Replacing axi_node_wrap_with_slices with axi_xbar in Ariane/CVA6
Background: We are using the ESP platform for implementing a heterogeneous system. We observed that AXI crossbar implemented at the output of the Ariane core in ESP was adding 3 extra cycles of delay — leading to a high L2 cache access latency. You can find the instantiation of the crossbar here: Link to ESP's ariane_wrap file
Further, we observed that the crossbar was not actually necessary because the second (out of two) slave port of the cross was never used. Thus, we could replace the crossbar with a demultiplexer. We found the demux here: Link to the AXI demux
Questions:
- Is there a README or a reference implementation where this demux has been instantiated? We wanted to know how to connect the interfaces, as well as passing the address input as a select.

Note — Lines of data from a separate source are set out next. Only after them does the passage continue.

### config.mk
export PLATFORM = sky130hd
export DESIGN_NAME = id_stage
export DESIGN_NICKNAME = d
export VERILOG_FILES = /design/src/verilog/rv_id_pkg.sv /design/src/verilog/id_decoder.sv /design/src/verilog/id_ex_reg.sv /design/src/verilog/id_stage.sv /design/src/verilog/imm_gen.sv
export SDC_FILE = /design/constraint.sdc
export NUM_CORES = 1
export LEC_CHECK = 0
export BUFFER_PORTS_ARGS = -buffer_cell sky130_fd_sc_hd__buf_2
export CAP_MARGIN = 0
export CORE_MARGIN = 5
export CORE_UTILIZATION = 50
export CTS_CLUSTER_DIAMETER = 100
export DETAILED_ROUTE_END_ITERATION = 12
export MAX_ROUTING_LAYER = met4
export PLACE_DENSITY = 0.89
export REMOVE_ABC_BUFFERS = 1
export SLEW_MARGIN = 20
export SYNTH_ARGS = -nofsm -noshare
export SYNTH_HDL_FRONTEND = slang
export SYNTH_HIERARCHICAL = 1
export SYNTH_SLANG_ARGS = --single-unit
export TNS_END_PERCENT = 30
### constraint.sdc
create_clock -name clk_i -period 4.3 [get_ports clk_i]
set_input_delay 0.43 -clock clk_i [delete_from_list [all_inputs] [get_ports clk_i]]
set_output_delay 0.43 -clock clk_i [all_outputs]
set_load 0.005 [all_outputs]
### src/verilog/rv_id_pkg.sv
package rv_id_pkg;

    parameter int XLEN_DEF = 32;                // default data width

    // ==============================
    // opcodes
    // ==============================
    typedef enum logic [6:0] {
        OPC_LOAD   = 7'b0000011,
        OPC_OP_IMM = 7'b0010011,
        OPC_AUIPC  = 7'b0010111,
        OPC_STORE  = 7'b0100011,
        OPC_OP     = 7'b0110011,                // base and M extension
        OPC_LUI    = 7'b0110111,
        OPC_BRANCH = 7'b1100011,
        OPC_JALR   = 7'b1100111,
        OPC_JAL    = 7'b1101111
    } opcode_e;

    // ==============================
    // control field encodings
    // ==============================
    typedef enum logic [4:0] {
        ALU_ADD    = 5'd0,
        ALU_SUB    = 5'd1,
        ALU_SLL    = 5'd2,
        ALU_SLT    = 5'd3,
        ALU_SLTU   = 5'd4,
        ALU_XOR    = 5'd5,
        ALU_SRL    = 5'd6,
        ALU_SRA    = 5'd7,
        ALU_OR     = 5'd8,
        ALU_AND    = 5'd9,
        ALU_MUL    = 5'd10,
        ALU_MULH   = 5'd11,
        ALU_MULHSU = 5'd12,
        ALU_MULHU  = 5'd13,
        ALU_DIV    = 5'd14,
        ALU_DIVU   = 5'd15,
        ALU_REM    = 5'd16,
        ALU_REMU   = 5'd17,
        ALU_ERROR  = 5'd31                      // no valid operation
    } alu_op_e;

    typedef enum logic [2:0] {
        IMM_NONE, IMM_I, IMM_S, IMM_B, IMM_U, IMM_J
    } imm_type_e;

    typedef enum logic [3:0] {
        DMEM_NONE, DMEM_LB, DMEM_LH, DMEM_LW, DMEM_LBU, DMEM_LHU,
        DMEM_SB, DMEM_SH, DMEM_SW
    } dmem_type_e;

    typedef enum logic [1:0] {
        WB_ALU, WB_MEM, WB_IMM
    } wb_src_e;

    typedef enum logic {OPA_RF, OPA_PC} op_a_sel_e;
    typedef enum logic {OPB_RF, OPB_IMM} op_b_sel_e;

    // ==============================
    // pipeline structs
    // ==============================
    typedef struct packed {
        alu_op_e    alu_op;
        op_a_sel_e  op_a_sel;                   // rs1 or pc
        op_b_sel_e  op_b_sel;                   // rs2 or imm
        imm_type_e  imm_type;
        logic       beq;
        logic       blt;                        // blt, bltu
        logic       branch_b;                   // any B-type
        logic       jal;
        logic       jalr;
        dmem_type_e dmem_type;
        wb_src_e    wb_src;
        logic       wb_en;
        logic       illegal;                    // trap raised downstream
    } id_ctrl_t;

    typedef struct packed {
        id_ctrl_t            ctrl;
        logic [XLEN_DEF-1:0] imm;
        logic [XLEN_DEF-1:0] pc;
    } id_ex_t;

endpackage
### src/verilog/id_decoder.sv
module id_decoder (
    input  logic [31:0]         instr_i,
    output rv_id_pkg::id_ctrl_t ctrl_o
);
    import rv_id_pkg::*;

    opcode_e    opcode;
    logic [2:0] funct3;
    logic       alt_bit;                        // bit 30, sub and sra

    assign opcode  = opcode_e'(instr_i[6:0]);
    assign funct3  = instr_i[14:12];
    assign alt_bit = instr_i[30];

    always_comb begin
        // defaults, overridden per opcode
        ctrl_o.alu_op    = ALU_ERROR;
        ctrl_o.op_a_sel  = OPA_RF;
        ctrl_o.op_b_sel  = OPB_IMM;
        ctrl_o.imm_type  = IMM_NONE;
        ctrl_o.beq       = 1'b0;
        ctrl_o.blt       = 1'b0;
        ctrl_o.branch_b  = 1'b0;
        ctrl_o.jal       = 1'b0;
        ctrl_o.jalr      = 1'b0;
        ctrl_o.dmem_type = DMEM_NONE;
        ctrl_o.wb_src    = WB_ALU;
        ctrl_o.wb_en     = 1'b1;
        ctrl_o.illegal   = 1'b0;
        case (opcode)
            OPC_LOAD: begin
                ctrl_o.imm_type = IMM_I;
                ctrl_o.alu_op   = ALU_ADD;          // address calc
                ctrl_o.wb_src   = WB_MEM;
                case (funct3)
                    3'b000:  ctrl_o.dmem_type = DMEM_LB;
                    3'b001:  ctrl_o.dmem_type = DMEM_LH;
                    3'b010:  ctrl_o.dmem_type = DMEM_LW;
                    3'b100:  ctrl_o.dmem_type = DMEM_LBU;
                    3'b101:  ctrl_o.dmem_type = DMEM_LHU;
                    default: ctrl_o.illegal   = 1'b1;
                endcase
            end
            OPC_OP_IMM: begin
                ctrl_o.imm_type = IMM_I;
                case (funct3)
                    3'b000:  ctrl_o.alu_op = ALU_ADD;   // addi
                    3'b001:  ctrl_o.alu_op = ALU_SLL;   // slli
                    3'b010:  ctrl_o.alu_op = ALU_SLT;   // slti
                    3'b011:  ctrl_o.alu_op = ALU_SLTU;  // sltiu
                    3'b100:  ctrl_o.alu_op = ALU_XOR;   // xori
                    3'b101:  ctrl_o.alu_op = alt_bit ? ALU_SRA : ALU_SRL;
                    3'b110:  ctrl_o.alu_op = ALU_OR;    // ori
                    default: ctrl_o.alu_op = ALU_AND;   // andi
                endcase
            end
            OPC_AUIPC: begin
                ctrl_o.imm_type = IMM_U;
                ctrl_o.alu_op   = ALU_ADD;
                ctrl_o.op_a_sel = OPA_PC;               // pc + imm
            end
            OPC_STORE: begin
                ctrl_o.imm_type = IMM_S;
                ctrl_o.alu_op   = ALU_ADD;
                ctrl_o.wb_en    = 1'b0;
                case (funct3)
                    3'b000:  ctrl_o.dmem_type = DMEM_SB;
                    3'b001:  ctrl_o.dmem_type = DMEM_SH;
                    3'b010:  ctrl_o.dmem_type = DMEM_SW;
                    default: ctrl_o.illegal   = 1'b1;
                endcase
            end
            OPC_OP: begin
                ctrl_o.op_b_sel = OPB_RF;               // register-register
                if (instr_i[25]) begin                  // M extension
                    case (funct3)
                        3'b000:  ctrl_o.alu_op = ALU_MUL;
                        3'b001:  ctrl_o.alu_op = ALU_MULH;
                        3'b010:  ctrl_o.alu_op = ALU_MULHSU;
                        3'b011:  ctrl_o.alu_op = ALU_MULHU;
                        3'b100:  ctrl_o.alu_op = ALU_DIV;
                        3'b101:  ctrl_o.alu_op = ALU_DIVU;
                        3'b110:  ctrl_o.alu_op = ALU_REM;
                        default: ctrl_o.alu_op = ALU_REMU;
                    endcase
                end else begin
                    case (funct3)
                        3'b000:  ctrl_o.alu_op = alt_bit ? ALU_SUB : ALU_ADD;
                        3'b001:  ctrl_o.alu_op = ALU_SLL;
                        3'b010:  ctrl_o.alu_op = ALU_SLT;
                        3'b011:  ctrl_o.alu_op = ALU_SLTU;
                        3'b100:  ctrl_o.alu_op = ALU_XOR;
                        3'b101:  ctrl_o.alu_op = alt_bit ? ALU_SRA : ALU_SRL;
                        3'b110:  ctrl_o.alu_op = ALU_OR;
                        default: ctrl_o.alu_op = ALU_AND;
                    endcase
                end
            end
            OPC_LUI: begin
                ctrl_o.imm_type = IMM_U;
                ctrl_o.alu_op   = ALU_ADD;
                ctrl_o.wb_src   = WB_IMM;               // imm straight to rd
            end
            OPC_BRANCH: begin
                ctrl_o.imm_type = IMM_B;
                ctrl_o.branch_b = 1'b1;
                ctrl_o.op_a_sel = OPA_PC;
                ctrl_o.wb_en    = 1'b0;
                case (funct3)
                    3'b000: begin                       // beq
                        ctrl_o.alu_op = ALU_SUB;
                        ctrl_o.beq    = 1'b1;
                    end
                    3'b001:  ctrl_o.alu_op = ALU_SUB;   // bne
                    3'b100: begin                       // blt
                        ctrl_o.alu_op = ALU_SLT;
                        ctrl_o.blt    = 1'b1;
                    end
                    3'b101:  ctrl_o.alu_op = ALU_SLT;   // bge
                    3'b110: begin                       // bltu
                        ctrl_o.alu_op = ALU_SLTU;
                        ctrl_o.blt    = 1'b1;
                    end
                    3'b111:  ctrl_o.alu_op = ALU_SLTU;  // bgeu
                    default: ctrl_o.illegal = 1'b1;
                endcase
            end
            OPC_JALR: begin
                ctrl_o.imm_type = IMM_I;
                ctrl_o.jalr     = 1'b1;
                ctrl_o.alu_op   = ALU_ADD;
                ctrl_o.wb_src   = WB_IMM;
            end
            OPC_JAL: begin
                ctrl_o.imm_type = IMM_J;
                ctrl_o.jal      = 1'b1;
                ctrl_o.alu_op   = ALU_ADD;
                ctrl_o.op_a_sel = OPA_PC;
                ctrl_o.wb_src   = WB_IMM;
            end
            default: ctrl_o.illegal = 1'b1;             // csr, fence, unknown
        endcase
    end

endmodule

- What is cycle latency between the slave and master ports? This information will help us understand the benefit over the current crossbar implementation.
Any other suggestions or feedback will be great!
If I'm not completely mistaken, the file you link currently instantiates the following module from a separate repository: https://github.com/pulp-platform/axi_node/blob/a29a69a543e96d0c9f79ea9c7df20580b3da5002/src/axi_node_wrap_with_slices.sv
When using the axi_xbar module, this should automatically use the axi_demux module when declaring only one slave port. To configure the latency, the LatencyMode in the Cfg parameter can modify this. For more detail on how to use the modules, please refer to the doc folder, which has detailed descriptions of the implementation for both the axi_xbar and the axi_demux. For an implementation example, as you are using ariane I suggest to have a look at the master branch in ariane: https://github.com/openhwgroup/cva6/blob/75807530f26ba9a0ca501e9d3a6575ec375ed7ab/corev_apu/tb/ariane_testharness.sv#L477-L524.
Thanks for the response! The reference implementation is very helpful! We will try to replace our current xbar with the xbar that you have pointed to — the interface seems to be similar. We have one follow-up question:
- When configure
LatencyModeasNO_LATENCY, does that mean that the output is visible on the master port at the very next cycle as the slave port? Or does it mean that the design adds no additional latency cycles on top of a default latency (say, 2 or 3 cycles)?
Should be combinational, i.e. no cycle latency at all, but please check the documentation for how to use the LatencyMode parameter.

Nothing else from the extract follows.